▸ **Activity**:
Find every line below that contains the word "unchanged" and copy it out.

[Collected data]
%%
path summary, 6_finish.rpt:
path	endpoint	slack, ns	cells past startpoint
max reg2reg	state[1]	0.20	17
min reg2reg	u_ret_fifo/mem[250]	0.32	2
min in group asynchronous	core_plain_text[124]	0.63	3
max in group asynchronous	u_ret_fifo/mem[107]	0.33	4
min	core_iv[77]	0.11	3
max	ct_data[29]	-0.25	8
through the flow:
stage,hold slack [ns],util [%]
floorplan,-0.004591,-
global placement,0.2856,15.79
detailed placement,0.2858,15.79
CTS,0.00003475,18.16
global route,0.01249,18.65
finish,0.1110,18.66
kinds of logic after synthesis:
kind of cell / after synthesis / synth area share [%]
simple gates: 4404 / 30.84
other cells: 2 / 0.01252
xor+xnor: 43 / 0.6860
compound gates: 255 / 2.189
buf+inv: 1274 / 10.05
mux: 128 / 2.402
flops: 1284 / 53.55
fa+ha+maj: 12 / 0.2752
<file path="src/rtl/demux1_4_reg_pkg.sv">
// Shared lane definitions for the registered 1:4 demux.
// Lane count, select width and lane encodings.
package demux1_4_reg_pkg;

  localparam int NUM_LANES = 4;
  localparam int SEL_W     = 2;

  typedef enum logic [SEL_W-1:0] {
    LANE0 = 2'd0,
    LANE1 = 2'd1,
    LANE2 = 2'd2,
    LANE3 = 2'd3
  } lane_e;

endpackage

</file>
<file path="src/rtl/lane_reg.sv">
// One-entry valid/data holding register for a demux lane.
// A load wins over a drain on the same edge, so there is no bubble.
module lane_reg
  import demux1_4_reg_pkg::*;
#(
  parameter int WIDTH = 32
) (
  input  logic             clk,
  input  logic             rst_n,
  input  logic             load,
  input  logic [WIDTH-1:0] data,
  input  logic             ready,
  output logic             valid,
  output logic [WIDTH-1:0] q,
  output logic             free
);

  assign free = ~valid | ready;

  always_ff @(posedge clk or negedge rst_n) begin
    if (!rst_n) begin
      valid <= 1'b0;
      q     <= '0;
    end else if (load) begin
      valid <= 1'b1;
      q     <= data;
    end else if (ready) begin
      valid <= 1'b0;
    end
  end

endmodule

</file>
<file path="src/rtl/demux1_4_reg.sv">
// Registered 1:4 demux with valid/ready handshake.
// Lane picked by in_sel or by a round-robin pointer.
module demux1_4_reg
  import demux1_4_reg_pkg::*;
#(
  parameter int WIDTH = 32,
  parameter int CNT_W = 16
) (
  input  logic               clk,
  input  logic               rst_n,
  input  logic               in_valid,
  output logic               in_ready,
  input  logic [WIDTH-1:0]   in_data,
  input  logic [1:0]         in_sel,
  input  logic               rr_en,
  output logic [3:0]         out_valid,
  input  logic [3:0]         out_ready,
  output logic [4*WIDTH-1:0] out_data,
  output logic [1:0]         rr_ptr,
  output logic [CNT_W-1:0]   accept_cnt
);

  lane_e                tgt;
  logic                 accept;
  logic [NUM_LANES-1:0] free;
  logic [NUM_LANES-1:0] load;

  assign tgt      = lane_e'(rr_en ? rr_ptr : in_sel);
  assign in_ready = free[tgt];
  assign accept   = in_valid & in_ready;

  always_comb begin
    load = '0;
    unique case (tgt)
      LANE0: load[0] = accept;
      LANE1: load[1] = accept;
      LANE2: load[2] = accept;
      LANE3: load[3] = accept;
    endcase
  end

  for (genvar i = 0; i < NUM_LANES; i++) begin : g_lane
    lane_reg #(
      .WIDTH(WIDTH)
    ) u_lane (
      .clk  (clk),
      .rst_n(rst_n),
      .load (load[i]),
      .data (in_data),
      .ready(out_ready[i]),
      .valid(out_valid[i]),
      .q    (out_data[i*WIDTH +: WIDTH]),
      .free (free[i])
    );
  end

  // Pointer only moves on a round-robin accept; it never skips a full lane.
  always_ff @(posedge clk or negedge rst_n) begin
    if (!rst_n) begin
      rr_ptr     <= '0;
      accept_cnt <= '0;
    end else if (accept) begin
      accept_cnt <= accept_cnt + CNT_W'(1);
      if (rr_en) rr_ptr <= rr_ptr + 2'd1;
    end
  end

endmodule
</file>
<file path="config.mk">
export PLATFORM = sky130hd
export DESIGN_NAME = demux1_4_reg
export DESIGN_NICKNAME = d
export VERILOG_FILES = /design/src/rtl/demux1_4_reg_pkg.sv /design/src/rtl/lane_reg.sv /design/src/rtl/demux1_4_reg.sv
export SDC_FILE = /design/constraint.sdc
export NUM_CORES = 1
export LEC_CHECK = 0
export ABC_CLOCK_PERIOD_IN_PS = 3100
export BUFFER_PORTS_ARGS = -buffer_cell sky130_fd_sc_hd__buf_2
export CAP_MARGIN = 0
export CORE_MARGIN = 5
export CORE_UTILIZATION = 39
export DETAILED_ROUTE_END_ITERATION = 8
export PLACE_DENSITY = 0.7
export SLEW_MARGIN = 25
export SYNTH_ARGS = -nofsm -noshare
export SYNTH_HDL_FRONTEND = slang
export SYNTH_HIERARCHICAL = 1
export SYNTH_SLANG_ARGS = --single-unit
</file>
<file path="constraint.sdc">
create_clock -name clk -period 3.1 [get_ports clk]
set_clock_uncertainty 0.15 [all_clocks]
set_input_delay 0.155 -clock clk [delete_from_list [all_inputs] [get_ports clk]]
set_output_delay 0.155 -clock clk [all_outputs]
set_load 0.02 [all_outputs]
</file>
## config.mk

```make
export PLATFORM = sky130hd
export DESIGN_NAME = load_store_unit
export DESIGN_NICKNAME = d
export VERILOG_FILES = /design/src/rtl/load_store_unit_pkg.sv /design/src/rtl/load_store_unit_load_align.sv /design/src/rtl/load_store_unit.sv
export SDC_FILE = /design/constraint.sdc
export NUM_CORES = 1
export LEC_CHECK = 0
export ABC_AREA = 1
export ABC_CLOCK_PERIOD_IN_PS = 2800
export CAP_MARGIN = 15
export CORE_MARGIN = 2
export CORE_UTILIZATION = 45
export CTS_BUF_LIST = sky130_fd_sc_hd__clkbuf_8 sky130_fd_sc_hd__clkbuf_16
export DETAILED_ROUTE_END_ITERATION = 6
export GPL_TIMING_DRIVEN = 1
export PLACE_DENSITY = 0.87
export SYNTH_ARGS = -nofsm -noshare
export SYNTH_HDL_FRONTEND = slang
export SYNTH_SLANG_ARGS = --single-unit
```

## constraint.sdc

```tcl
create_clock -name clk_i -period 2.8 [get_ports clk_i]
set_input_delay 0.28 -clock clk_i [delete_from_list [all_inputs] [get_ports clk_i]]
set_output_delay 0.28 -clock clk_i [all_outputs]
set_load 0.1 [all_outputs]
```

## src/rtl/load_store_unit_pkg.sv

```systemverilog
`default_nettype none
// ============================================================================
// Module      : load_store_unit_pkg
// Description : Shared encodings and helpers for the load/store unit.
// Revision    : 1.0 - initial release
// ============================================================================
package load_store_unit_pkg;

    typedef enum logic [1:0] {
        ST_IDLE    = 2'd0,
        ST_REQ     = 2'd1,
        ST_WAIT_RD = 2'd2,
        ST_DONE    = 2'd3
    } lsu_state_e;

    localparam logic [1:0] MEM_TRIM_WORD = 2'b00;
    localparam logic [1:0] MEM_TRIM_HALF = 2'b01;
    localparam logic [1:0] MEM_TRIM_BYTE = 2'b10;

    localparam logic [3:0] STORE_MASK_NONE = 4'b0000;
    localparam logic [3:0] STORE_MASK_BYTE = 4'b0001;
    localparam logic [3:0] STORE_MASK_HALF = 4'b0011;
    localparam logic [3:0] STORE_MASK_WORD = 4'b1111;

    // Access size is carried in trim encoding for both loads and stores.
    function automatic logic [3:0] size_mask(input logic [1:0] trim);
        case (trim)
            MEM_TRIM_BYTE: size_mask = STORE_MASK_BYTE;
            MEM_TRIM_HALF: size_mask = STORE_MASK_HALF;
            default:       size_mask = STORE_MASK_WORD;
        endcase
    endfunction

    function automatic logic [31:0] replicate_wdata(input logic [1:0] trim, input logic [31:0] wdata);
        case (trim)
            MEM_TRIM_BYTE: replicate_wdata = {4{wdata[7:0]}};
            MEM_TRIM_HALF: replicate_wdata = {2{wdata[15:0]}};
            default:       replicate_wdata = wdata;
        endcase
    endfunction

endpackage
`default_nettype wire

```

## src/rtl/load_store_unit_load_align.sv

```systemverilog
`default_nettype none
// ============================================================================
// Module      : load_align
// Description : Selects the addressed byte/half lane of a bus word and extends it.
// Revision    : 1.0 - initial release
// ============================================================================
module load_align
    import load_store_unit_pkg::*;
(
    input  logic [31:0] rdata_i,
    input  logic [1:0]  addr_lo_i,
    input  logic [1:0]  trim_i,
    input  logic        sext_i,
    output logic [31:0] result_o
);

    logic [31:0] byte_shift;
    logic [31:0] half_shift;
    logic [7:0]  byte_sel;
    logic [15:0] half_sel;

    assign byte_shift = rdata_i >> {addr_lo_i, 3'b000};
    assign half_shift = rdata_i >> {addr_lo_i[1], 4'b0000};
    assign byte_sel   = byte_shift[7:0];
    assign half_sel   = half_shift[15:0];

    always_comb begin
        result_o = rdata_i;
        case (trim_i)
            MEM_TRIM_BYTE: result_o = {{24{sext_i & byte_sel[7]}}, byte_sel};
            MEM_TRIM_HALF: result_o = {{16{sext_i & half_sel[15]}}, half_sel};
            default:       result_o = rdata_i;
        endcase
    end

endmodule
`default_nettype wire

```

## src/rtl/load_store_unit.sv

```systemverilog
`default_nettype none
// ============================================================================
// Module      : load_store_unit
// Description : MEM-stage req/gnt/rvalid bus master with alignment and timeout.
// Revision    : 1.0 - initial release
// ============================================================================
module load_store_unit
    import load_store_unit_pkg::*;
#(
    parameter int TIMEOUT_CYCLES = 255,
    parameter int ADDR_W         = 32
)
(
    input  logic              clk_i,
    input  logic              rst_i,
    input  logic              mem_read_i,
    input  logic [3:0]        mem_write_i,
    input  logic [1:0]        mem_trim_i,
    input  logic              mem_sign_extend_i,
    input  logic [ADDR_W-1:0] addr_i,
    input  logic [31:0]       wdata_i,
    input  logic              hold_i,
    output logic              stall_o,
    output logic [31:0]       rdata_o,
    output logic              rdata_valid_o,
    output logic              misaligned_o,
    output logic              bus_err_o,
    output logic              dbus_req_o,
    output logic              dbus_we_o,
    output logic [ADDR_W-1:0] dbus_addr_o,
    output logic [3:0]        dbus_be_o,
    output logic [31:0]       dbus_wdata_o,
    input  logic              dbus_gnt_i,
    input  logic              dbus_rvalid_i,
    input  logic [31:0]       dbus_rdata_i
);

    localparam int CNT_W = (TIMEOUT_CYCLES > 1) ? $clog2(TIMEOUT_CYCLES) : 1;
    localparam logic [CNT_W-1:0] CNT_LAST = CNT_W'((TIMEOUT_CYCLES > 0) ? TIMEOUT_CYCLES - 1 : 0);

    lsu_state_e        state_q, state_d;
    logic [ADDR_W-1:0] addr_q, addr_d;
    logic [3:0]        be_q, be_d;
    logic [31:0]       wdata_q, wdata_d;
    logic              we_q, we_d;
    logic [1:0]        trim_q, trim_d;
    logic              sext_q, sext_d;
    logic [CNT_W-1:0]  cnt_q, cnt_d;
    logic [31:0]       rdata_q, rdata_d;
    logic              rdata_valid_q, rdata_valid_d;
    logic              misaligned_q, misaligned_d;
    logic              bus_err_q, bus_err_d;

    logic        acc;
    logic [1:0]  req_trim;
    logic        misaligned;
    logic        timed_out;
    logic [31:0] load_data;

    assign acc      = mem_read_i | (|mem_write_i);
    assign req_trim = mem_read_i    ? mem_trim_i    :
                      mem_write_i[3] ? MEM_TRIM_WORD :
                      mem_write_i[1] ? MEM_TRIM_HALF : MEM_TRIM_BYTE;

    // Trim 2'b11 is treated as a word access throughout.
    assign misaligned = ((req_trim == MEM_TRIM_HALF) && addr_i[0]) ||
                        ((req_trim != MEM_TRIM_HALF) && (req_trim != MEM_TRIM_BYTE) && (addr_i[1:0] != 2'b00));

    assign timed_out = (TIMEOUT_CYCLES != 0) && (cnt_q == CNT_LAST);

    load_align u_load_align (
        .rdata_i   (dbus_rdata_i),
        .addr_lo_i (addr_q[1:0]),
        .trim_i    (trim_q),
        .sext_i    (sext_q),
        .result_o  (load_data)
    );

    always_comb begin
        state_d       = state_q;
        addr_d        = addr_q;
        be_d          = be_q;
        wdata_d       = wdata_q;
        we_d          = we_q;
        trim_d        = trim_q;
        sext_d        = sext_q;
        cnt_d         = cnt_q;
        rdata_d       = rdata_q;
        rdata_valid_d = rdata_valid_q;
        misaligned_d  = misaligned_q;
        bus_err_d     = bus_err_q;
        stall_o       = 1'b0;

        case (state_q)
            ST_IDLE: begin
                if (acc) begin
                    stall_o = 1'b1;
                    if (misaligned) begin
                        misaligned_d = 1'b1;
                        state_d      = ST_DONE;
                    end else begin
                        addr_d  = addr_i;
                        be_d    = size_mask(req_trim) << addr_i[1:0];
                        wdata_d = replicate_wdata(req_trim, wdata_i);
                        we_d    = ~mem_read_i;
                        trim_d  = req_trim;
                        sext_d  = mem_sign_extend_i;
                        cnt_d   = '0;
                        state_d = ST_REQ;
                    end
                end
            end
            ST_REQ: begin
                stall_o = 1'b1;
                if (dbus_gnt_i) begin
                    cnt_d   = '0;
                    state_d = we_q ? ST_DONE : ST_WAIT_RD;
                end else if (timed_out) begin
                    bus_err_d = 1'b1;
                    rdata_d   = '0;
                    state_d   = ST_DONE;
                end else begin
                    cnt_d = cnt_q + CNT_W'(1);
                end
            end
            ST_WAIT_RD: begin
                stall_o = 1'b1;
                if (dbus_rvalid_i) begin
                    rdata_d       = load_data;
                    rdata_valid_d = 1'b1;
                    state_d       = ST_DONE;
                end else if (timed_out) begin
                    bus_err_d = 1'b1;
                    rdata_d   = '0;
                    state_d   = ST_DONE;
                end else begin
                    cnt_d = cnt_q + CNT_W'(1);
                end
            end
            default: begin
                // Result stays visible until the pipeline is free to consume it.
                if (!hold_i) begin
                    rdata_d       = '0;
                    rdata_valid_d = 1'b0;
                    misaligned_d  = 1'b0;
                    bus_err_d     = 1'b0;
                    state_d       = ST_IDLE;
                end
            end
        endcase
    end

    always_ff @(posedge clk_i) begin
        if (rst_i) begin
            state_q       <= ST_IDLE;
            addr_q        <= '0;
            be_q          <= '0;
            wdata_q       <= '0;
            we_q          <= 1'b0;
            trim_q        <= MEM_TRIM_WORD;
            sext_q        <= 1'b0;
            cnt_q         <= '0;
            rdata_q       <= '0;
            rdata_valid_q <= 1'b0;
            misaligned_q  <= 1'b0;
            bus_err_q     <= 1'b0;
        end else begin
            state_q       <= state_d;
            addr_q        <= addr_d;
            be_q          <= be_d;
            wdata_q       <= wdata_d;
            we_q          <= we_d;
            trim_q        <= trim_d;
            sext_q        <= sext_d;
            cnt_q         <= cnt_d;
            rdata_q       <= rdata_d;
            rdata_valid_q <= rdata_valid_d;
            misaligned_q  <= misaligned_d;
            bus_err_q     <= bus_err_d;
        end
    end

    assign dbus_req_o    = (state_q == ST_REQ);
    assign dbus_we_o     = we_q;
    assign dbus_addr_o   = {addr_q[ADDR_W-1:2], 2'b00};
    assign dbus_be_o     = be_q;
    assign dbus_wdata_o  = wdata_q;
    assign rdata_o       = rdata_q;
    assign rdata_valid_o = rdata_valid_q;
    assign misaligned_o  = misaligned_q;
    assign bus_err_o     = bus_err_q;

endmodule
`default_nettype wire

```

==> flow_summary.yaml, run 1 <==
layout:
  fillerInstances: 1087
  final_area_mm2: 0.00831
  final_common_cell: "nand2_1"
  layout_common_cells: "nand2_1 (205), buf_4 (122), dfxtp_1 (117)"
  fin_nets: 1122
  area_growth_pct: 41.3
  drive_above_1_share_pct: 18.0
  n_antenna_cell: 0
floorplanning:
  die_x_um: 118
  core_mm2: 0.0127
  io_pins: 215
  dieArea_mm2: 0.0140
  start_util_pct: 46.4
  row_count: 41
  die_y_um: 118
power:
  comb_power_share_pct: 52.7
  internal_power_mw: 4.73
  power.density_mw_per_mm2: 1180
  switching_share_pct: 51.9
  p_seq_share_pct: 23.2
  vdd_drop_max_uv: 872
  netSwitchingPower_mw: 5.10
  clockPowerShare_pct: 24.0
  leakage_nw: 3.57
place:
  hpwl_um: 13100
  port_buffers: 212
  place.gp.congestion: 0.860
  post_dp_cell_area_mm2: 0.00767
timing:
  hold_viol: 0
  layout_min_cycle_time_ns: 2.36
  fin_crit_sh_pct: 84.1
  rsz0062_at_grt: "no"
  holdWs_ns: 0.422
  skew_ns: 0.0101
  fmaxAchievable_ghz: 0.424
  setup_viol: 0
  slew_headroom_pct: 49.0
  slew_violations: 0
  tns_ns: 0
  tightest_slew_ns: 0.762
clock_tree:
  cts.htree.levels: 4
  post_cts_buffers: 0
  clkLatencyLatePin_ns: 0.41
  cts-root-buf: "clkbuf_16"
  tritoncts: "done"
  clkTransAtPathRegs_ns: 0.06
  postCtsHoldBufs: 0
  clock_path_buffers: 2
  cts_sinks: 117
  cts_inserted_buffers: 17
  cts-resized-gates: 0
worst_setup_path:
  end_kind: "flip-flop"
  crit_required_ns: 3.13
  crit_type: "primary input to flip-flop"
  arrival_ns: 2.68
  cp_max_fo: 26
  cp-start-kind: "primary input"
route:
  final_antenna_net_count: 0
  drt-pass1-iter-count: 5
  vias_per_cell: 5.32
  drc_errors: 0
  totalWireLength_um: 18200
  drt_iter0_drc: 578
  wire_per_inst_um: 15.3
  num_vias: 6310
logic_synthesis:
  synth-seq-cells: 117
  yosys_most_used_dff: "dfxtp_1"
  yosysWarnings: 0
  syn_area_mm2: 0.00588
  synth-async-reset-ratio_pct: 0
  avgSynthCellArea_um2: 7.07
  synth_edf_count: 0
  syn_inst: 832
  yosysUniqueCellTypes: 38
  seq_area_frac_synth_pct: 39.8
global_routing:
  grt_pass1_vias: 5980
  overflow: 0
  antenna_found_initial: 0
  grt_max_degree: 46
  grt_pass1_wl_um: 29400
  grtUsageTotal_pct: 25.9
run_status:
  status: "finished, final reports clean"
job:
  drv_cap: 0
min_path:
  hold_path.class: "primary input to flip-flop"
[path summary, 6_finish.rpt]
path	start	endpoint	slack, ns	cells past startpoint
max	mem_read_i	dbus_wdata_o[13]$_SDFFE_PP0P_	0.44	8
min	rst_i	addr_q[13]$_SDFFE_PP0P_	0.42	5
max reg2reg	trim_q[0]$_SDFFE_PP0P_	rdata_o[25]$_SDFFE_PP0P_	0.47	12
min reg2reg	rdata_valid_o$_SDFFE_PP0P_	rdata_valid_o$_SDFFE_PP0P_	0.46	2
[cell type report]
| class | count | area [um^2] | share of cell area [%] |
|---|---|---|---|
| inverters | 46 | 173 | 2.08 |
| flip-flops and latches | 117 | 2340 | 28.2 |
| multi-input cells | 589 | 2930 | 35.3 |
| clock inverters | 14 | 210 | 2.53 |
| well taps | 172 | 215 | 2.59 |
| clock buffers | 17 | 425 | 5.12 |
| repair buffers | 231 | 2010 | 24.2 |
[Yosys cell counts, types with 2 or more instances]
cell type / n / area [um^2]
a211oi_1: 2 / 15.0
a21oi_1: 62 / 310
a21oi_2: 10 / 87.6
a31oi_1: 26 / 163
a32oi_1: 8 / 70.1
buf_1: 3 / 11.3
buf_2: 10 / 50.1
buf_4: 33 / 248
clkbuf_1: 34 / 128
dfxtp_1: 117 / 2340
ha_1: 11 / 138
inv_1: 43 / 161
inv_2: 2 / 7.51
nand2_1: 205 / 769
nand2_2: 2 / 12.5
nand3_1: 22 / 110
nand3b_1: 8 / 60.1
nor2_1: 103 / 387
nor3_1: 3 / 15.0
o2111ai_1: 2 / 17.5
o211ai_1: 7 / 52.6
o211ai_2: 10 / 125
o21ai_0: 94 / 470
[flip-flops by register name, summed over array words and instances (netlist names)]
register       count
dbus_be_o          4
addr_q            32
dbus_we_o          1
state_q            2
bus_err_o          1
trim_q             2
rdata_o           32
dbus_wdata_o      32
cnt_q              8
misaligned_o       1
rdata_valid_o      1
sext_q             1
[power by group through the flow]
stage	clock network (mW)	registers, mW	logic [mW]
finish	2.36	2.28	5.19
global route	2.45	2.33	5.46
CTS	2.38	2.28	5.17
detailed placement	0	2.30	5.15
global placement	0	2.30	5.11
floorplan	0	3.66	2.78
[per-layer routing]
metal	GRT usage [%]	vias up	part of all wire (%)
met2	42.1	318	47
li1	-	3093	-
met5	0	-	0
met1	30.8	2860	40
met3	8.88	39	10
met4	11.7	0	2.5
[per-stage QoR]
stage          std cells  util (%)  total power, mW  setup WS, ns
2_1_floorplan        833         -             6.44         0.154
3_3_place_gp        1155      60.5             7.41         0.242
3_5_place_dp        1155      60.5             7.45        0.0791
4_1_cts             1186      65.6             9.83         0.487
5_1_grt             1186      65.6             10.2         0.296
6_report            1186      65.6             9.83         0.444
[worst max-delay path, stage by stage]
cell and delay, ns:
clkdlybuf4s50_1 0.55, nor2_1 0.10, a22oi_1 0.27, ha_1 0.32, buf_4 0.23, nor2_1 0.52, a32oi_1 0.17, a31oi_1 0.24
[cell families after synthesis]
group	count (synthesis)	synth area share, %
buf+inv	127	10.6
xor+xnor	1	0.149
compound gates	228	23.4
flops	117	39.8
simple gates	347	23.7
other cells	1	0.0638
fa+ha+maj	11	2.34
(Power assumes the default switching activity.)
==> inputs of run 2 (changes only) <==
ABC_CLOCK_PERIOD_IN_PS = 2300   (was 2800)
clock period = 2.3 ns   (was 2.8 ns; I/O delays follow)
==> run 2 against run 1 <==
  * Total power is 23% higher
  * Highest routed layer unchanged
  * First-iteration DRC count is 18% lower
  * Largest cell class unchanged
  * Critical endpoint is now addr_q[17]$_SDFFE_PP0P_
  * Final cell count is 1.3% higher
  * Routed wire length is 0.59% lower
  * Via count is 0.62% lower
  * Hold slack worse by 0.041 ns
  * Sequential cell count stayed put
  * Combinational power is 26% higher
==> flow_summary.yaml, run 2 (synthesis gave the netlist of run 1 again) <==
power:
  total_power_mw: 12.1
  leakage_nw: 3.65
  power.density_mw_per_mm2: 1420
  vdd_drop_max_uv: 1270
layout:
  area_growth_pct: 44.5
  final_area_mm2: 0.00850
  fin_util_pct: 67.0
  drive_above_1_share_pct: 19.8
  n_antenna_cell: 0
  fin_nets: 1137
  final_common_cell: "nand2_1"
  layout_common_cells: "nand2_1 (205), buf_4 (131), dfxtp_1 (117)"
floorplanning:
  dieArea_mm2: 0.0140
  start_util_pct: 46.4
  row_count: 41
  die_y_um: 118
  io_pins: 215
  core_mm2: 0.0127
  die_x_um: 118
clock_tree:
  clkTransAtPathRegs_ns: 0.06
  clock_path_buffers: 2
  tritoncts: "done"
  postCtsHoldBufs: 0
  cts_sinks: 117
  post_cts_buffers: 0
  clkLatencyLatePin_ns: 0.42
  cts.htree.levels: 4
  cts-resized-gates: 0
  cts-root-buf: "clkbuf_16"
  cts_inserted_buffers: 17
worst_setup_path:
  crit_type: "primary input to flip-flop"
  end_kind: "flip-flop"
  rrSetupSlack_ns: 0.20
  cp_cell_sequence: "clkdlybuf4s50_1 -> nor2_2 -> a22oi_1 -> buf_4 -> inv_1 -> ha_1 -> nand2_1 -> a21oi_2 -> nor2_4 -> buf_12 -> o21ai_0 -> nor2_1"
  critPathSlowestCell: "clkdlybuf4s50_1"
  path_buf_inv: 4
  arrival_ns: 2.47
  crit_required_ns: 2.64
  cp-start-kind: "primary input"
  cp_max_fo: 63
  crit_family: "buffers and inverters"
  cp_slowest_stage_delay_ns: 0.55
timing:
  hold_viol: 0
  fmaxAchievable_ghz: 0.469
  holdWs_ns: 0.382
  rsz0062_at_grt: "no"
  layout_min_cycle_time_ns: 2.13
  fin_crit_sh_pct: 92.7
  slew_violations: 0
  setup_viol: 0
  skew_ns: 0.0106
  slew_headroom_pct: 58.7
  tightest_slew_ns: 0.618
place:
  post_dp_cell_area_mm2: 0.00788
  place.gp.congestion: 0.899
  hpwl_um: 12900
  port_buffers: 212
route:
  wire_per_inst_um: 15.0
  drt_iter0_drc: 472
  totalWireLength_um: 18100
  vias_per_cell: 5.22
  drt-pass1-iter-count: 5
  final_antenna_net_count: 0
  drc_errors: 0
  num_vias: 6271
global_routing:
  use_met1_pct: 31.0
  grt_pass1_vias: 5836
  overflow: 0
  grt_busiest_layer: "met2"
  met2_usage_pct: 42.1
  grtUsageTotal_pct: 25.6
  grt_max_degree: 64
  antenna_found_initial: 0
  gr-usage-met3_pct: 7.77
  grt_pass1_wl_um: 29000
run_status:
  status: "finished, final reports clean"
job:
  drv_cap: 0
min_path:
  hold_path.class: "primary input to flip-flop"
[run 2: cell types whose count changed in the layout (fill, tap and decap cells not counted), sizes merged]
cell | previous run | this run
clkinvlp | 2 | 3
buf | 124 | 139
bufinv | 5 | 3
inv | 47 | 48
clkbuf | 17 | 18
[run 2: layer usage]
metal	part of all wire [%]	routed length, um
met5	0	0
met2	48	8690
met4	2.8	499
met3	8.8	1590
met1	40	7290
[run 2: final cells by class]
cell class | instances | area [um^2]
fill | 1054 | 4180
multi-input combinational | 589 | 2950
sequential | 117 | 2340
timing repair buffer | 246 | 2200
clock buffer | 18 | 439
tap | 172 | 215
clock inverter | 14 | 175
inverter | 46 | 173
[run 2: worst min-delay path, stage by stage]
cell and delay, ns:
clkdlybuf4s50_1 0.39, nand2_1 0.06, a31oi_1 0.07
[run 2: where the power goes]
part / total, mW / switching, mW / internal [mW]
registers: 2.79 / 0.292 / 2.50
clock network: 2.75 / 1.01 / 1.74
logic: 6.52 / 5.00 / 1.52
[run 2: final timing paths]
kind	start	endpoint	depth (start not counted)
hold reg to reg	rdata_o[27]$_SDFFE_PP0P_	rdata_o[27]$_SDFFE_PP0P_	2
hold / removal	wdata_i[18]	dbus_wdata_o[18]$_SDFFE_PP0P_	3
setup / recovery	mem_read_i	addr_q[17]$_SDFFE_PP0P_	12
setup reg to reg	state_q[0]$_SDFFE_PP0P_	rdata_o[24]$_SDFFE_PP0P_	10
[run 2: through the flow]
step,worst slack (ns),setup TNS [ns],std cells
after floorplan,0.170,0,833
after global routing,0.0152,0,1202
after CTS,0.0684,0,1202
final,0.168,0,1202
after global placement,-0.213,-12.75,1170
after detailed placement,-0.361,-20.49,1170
%%
▸ **Your response**:
  * Highest routed layer unchanged
  * Largest cell class unchanged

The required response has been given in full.